#### [Exercise objective]
Give again only those lines from the start of the entries through the line holding "u_core.rsp.valid: 1", leaving them as they are.

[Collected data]
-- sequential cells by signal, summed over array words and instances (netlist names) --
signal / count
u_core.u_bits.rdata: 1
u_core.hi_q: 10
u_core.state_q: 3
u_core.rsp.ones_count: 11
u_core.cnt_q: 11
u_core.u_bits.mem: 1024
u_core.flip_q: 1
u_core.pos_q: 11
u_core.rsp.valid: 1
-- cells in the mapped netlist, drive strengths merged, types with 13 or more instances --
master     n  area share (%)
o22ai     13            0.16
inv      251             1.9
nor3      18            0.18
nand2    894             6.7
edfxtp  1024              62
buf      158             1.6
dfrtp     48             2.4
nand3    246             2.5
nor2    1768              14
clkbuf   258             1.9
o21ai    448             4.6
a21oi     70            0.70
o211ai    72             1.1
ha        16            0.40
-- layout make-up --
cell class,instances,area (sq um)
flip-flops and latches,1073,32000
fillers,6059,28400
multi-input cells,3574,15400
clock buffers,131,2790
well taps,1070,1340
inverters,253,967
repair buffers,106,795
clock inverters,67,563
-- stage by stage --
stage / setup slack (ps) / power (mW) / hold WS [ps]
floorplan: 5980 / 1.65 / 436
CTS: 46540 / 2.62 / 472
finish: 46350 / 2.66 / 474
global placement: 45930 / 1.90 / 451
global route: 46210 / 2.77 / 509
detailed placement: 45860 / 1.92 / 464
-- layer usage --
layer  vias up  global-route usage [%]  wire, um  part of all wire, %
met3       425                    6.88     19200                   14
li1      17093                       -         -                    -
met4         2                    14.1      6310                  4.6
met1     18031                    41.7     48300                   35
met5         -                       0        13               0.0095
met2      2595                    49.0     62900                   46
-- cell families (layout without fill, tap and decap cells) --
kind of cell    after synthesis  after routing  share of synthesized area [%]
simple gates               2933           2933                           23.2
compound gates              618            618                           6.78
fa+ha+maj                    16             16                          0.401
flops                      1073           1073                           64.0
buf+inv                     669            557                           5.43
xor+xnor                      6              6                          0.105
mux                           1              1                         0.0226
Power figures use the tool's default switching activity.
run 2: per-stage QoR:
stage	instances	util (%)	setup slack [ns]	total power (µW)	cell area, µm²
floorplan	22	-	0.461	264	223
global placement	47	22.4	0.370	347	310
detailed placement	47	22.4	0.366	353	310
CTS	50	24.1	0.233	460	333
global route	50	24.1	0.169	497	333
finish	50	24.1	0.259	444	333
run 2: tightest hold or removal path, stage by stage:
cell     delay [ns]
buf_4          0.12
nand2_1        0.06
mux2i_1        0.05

#### [Exercise answer]
-- sequential cells by signal, summed over array words and instances (netlist names) --
signal / count
u_core.u_bits.rdata: 1
u_core.hi_q: 10
u_core.state_q: 3
u_core.rsp.ones_count: 11
u_core.cnt_q: 11
u_core.u_bits.mem: 1024
u_core.flip_q: 1
u_core.pos_q: 11
u_core.rsp.valid: 1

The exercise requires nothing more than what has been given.